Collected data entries
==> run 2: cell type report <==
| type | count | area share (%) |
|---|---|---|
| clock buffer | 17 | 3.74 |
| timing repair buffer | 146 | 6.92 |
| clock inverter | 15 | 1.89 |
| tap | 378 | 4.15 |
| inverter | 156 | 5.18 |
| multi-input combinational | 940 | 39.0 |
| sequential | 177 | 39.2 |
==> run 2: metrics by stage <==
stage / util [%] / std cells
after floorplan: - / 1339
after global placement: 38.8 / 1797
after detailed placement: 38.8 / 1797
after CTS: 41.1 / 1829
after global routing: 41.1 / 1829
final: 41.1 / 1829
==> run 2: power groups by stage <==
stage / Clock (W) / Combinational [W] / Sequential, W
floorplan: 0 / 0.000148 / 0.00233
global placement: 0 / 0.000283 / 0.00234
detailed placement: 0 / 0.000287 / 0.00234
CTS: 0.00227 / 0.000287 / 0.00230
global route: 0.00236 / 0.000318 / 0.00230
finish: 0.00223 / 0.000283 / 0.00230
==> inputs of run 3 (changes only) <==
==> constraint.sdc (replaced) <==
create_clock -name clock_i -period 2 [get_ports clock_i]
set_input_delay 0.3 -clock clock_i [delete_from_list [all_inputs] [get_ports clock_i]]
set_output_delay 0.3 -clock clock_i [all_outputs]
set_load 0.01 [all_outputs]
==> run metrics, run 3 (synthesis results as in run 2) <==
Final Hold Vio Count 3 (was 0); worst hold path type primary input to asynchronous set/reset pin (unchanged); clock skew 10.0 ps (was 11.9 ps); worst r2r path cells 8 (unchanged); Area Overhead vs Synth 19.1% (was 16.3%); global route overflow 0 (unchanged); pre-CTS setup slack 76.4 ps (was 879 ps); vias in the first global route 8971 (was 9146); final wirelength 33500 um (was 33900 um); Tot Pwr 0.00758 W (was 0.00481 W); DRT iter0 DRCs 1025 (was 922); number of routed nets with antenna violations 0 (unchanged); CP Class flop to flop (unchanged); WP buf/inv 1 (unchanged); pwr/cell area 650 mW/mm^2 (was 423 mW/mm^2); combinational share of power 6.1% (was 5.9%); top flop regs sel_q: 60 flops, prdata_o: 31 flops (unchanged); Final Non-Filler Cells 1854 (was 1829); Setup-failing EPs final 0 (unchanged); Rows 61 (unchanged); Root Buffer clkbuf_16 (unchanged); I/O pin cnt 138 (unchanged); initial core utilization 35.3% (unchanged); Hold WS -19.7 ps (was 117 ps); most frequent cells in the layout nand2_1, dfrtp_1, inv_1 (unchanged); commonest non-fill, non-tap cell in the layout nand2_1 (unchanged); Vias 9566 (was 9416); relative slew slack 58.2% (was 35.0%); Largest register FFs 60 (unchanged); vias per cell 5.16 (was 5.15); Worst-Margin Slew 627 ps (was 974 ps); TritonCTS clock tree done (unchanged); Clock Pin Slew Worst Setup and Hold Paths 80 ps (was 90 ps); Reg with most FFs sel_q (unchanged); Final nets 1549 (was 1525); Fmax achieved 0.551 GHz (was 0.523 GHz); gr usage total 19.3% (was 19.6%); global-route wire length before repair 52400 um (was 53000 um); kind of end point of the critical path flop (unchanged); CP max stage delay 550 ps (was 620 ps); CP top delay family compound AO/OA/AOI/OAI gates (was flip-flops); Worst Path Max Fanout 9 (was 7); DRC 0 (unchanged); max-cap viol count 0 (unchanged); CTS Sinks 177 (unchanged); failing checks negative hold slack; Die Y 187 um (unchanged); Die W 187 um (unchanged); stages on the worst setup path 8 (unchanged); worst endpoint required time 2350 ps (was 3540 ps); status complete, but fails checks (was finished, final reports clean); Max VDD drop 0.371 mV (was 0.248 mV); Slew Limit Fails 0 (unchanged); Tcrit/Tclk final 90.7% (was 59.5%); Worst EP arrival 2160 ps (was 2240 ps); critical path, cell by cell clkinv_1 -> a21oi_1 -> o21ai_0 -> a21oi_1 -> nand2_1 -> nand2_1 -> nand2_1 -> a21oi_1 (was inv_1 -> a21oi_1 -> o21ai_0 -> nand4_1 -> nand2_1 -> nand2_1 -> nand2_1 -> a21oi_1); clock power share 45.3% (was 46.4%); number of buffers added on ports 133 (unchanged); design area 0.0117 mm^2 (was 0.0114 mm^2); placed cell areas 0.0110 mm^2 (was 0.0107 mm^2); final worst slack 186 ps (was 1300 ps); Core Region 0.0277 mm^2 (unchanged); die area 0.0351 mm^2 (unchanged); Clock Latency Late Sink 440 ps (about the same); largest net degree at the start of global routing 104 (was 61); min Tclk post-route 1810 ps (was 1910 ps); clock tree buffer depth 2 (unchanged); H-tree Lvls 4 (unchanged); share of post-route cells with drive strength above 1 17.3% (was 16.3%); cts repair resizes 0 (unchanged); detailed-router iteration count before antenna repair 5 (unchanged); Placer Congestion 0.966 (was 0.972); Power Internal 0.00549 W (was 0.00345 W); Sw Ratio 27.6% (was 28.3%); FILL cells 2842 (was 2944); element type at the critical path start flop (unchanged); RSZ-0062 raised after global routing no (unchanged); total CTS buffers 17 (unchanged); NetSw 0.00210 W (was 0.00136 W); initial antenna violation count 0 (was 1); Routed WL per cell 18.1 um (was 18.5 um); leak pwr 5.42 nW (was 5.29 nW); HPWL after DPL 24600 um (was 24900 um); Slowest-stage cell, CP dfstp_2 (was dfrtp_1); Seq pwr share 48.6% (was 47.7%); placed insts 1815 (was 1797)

--

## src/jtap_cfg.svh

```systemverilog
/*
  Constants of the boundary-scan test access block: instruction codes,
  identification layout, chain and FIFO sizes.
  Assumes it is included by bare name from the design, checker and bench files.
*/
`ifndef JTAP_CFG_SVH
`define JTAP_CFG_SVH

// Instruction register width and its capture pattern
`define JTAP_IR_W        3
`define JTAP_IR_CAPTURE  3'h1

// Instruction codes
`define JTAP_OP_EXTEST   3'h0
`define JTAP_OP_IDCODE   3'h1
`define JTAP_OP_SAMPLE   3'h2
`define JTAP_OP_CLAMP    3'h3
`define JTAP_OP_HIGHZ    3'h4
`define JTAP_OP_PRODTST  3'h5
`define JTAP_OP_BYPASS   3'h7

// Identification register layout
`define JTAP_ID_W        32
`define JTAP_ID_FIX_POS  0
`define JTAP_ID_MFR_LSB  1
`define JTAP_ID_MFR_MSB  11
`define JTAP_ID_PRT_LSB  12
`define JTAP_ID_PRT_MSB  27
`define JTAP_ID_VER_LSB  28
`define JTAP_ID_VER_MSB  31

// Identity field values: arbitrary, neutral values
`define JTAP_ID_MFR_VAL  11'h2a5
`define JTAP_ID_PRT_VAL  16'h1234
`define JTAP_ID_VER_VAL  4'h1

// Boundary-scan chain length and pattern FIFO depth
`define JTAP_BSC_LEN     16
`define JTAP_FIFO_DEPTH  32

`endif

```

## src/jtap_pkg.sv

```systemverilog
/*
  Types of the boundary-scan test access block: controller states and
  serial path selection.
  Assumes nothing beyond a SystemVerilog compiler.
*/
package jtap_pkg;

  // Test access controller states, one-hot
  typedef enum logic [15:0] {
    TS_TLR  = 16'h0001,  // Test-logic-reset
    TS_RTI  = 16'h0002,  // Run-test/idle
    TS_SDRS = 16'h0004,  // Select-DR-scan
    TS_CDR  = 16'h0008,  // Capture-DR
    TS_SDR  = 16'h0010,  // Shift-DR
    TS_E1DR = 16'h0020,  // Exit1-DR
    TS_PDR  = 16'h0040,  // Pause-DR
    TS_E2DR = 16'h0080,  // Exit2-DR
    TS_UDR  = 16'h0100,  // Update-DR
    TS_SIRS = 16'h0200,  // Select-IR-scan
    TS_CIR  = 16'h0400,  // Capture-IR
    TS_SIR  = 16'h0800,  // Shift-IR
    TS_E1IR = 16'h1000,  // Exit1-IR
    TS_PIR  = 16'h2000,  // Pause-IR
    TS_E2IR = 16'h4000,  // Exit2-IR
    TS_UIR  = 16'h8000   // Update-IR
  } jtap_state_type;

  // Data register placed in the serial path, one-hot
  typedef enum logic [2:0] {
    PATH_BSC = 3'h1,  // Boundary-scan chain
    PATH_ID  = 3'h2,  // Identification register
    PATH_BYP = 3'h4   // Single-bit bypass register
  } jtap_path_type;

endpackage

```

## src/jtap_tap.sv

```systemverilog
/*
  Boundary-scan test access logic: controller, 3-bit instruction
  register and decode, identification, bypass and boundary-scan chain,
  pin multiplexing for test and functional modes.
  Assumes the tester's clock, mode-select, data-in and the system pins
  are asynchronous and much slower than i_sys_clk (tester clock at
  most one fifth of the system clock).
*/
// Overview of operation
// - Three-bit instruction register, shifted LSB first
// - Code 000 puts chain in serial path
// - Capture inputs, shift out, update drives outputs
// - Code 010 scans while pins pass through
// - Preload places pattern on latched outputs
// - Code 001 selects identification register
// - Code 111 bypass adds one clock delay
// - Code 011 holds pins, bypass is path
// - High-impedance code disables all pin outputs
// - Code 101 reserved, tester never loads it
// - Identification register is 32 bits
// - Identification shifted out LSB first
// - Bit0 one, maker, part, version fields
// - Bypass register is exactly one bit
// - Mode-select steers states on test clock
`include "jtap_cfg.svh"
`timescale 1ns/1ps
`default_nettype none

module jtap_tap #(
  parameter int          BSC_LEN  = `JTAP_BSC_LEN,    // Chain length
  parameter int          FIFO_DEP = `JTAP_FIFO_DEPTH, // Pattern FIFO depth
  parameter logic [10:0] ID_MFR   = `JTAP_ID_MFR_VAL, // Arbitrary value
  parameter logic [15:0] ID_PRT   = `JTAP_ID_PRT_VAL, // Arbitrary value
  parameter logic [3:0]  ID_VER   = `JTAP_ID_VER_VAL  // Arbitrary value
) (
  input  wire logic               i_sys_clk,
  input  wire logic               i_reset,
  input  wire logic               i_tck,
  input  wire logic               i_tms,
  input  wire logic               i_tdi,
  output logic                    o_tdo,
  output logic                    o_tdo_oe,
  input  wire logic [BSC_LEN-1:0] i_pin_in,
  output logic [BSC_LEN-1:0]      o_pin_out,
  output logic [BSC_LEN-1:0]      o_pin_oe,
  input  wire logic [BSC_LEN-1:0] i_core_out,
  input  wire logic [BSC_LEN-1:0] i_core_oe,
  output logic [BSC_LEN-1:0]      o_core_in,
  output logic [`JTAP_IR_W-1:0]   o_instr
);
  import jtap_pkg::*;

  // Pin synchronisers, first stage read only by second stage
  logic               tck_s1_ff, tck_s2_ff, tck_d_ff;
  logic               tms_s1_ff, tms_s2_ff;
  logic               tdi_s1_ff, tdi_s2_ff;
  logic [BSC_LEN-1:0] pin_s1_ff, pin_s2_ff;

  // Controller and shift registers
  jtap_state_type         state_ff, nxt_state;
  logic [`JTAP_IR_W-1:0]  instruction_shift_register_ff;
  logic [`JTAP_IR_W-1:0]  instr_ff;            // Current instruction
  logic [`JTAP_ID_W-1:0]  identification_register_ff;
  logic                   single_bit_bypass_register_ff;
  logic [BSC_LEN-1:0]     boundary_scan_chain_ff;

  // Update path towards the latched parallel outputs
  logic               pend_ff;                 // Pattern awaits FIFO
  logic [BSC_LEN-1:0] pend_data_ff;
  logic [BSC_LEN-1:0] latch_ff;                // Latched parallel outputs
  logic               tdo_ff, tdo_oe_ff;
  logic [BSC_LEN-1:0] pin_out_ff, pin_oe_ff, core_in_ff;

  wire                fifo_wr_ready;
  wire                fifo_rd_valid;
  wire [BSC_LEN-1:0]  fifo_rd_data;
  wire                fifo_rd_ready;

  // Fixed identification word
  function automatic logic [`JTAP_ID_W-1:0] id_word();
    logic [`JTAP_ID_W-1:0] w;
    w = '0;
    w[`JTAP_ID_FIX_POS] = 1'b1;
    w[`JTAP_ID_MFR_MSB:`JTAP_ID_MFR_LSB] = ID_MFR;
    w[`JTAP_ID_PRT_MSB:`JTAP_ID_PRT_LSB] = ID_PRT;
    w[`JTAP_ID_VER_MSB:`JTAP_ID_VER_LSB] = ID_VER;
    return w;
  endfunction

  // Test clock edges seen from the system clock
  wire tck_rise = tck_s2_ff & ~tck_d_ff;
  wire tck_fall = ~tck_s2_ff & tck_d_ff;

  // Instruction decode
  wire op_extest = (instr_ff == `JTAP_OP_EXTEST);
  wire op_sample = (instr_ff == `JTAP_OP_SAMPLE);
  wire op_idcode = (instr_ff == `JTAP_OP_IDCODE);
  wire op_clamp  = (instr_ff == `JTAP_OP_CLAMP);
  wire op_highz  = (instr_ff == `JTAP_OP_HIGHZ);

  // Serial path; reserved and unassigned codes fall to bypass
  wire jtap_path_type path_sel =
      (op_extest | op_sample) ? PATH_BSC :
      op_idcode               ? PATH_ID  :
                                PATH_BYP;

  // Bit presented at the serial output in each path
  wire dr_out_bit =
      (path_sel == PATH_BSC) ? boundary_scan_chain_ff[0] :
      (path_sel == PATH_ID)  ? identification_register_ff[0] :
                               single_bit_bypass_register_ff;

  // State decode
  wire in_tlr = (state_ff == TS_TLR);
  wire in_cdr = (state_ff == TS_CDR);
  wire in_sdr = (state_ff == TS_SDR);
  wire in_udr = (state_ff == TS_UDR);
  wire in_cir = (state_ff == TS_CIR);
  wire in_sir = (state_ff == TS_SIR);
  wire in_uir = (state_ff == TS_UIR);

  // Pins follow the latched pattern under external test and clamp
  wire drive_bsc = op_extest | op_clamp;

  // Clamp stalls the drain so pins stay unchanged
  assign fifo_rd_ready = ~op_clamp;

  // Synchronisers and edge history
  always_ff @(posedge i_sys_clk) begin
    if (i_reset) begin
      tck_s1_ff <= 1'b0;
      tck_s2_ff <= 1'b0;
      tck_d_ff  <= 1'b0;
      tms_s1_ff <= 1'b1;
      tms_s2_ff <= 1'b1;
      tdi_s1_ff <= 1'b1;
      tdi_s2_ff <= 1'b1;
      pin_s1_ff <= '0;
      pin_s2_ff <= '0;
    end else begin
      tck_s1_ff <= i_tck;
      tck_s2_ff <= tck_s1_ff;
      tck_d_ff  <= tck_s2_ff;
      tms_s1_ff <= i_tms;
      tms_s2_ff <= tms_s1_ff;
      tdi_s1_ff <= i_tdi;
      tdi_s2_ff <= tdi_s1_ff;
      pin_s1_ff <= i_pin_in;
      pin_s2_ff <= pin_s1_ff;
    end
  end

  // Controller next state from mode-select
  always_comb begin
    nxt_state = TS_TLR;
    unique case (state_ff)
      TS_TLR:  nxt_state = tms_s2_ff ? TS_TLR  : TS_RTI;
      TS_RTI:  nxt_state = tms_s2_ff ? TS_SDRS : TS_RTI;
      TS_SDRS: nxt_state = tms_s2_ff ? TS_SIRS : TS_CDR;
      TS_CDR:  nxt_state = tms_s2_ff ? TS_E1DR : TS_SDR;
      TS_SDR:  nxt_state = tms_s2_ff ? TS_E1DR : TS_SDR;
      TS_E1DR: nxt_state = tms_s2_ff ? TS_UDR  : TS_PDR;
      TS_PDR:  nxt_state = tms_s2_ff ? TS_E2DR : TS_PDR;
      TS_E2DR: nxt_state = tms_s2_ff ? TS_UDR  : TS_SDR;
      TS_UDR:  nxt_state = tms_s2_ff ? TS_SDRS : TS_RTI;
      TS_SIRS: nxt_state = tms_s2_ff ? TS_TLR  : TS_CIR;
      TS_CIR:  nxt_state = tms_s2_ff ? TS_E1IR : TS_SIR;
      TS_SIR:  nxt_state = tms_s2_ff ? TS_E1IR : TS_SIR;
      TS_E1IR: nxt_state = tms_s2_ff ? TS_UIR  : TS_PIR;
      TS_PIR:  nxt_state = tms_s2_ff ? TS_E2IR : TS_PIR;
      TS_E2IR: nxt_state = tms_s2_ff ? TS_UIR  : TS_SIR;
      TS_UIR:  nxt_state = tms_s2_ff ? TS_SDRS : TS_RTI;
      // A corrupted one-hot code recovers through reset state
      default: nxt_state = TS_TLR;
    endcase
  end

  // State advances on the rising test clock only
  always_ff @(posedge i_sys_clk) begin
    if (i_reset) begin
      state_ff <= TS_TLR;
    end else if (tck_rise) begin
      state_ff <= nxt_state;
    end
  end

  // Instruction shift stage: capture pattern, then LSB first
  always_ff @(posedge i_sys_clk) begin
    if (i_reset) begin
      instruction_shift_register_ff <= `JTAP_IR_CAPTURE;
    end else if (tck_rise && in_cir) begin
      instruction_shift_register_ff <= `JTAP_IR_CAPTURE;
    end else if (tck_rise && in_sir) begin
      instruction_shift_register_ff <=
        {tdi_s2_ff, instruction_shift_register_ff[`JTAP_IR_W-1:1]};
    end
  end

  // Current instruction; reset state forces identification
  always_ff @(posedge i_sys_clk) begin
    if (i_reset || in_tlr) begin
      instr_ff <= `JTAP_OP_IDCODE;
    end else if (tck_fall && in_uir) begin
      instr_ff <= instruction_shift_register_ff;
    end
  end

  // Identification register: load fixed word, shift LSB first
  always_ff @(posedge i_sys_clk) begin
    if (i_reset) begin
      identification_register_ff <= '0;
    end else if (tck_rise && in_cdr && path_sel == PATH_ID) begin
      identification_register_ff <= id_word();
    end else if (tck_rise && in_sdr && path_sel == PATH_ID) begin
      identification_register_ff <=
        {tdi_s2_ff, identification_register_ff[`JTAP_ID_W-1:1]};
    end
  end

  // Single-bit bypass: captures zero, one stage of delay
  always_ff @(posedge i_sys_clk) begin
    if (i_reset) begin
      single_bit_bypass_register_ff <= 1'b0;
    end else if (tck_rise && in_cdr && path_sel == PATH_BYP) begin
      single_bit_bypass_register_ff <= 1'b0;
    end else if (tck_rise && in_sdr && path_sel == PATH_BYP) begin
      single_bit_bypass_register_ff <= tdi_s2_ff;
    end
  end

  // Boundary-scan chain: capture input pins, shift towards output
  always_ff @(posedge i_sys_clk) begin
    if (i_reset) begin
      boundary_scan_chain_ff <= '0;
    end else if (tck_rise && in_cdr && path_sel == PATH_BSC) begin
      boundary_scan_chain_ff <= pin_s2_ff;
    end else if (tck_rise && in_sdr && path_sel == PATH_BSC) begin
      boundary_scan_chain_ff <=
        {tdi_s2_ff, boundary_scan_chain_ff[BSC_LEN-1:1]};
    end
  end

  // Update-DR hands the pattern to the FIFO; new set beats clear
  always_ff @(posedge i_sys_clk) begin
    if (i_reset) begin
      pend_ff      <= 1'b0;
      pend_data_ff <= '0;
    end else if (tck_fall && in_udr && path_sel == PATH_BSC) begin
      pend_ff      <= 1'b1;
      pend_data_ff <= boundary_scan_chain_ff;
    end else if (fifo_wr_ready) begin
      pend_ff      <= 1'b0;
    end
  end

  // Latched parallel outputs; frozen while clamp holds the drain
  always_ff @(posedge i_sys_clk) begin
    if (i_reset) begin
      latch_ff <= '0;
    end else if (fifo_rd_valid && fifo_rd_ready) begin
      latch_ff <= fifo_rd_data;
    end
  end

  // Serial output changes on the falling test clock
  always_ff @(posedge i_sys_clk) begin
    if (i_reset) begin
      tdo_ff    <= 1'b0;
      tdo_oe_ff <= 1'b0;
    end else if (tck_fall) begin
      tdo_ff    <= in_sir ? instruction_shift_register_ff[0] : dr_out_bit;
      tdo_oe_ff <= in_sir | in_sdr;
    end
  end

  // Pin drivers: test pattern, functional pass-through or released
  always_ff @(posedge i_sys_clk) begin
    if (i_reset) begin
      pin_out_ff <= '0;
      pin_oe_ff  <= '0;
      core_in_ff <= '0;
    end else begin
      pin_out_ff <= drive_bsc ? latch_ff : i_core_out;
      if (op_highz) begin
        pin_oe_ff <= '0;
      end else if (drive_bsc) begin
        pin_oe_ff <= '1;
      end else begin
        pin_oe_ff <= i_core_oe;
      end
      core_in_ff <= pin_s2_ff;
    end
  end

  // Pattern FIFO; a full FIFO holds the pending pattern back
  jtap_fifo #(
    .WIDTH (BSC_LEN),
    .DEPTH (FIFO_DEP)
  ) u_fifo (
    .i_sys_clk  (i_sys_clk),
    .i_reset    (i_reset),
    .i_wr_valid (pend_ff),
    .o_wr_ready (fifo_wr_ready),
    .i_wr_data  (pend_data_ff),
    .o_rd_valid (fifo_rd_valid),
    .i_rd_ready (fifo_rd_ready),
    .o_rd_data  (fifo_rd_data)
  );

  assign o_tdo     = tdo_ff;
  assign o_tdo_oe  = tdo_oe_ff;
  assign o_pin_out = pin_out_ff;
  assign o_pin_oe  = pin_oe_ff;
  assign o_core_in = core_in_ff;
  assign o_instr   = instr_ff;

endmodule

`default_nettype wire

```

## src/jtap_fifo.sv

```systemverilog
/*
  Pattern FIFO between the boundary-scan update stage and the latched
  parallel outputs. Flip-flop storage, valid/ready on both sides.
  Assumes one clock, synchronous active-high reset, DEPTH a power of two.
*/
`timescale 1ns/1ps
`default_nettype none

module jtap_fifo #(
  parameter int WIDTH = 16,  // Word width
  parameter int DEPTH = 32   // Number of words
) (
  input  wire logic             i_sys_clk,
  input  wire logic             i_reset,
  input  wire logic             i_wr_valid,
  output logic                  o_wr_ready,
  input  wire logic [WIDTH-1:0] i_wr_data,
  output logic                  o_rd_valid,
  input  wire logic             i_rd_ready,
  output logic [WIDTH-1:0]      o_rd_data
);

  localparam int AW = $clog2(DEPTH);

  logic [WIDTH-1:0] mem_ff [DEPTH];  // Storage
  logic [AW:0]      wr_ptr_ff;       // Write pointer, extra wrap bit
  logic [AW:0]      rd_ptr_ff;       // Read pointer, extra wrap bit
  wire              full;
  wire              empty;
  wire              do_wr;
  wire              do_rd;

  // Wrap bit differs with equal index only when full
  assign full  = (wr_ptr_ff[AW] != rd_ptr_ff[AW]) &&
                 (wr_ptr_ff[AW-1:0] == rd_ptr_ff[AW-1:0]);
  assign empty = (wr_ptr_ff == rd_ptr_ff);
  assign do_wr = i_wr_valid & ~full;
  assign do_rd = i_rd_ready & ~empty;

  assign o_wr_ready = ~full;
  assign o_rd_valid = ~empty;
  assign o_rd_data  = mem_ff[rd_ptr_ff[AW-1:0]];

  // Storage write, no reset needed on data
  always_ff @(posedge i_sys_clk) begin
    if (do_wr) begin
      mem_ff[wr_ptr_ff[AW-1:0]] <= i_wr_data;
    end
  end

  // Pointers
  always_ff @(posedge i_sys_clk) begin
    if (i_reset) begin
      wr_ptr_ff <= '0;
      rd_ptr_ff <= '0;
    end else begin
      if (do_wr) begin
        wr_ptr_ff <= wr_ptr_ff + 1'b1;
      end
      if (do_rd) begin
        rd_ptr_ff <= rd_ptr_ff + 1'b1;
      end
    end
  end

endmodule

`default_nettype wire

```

• Description of the task: Could you return exactly the stretch of the data above that starts at the line with "final: 41.1 / 1829" and ends at the line with "detailed placement: 0 / 0.000287 / 0.00234", both lines included?

• Exercise output:
final: 41.1 / 1829
==> run 2: power groups by stage <==
stage / Clock (W) / Combinational [W] / Sequential, W
floorplan: 0 / 0.000148 / 0.00233
global placement: 0 / 0.000283 / 0.00234
detailed placement: 0 / 0.000287 / 0.00234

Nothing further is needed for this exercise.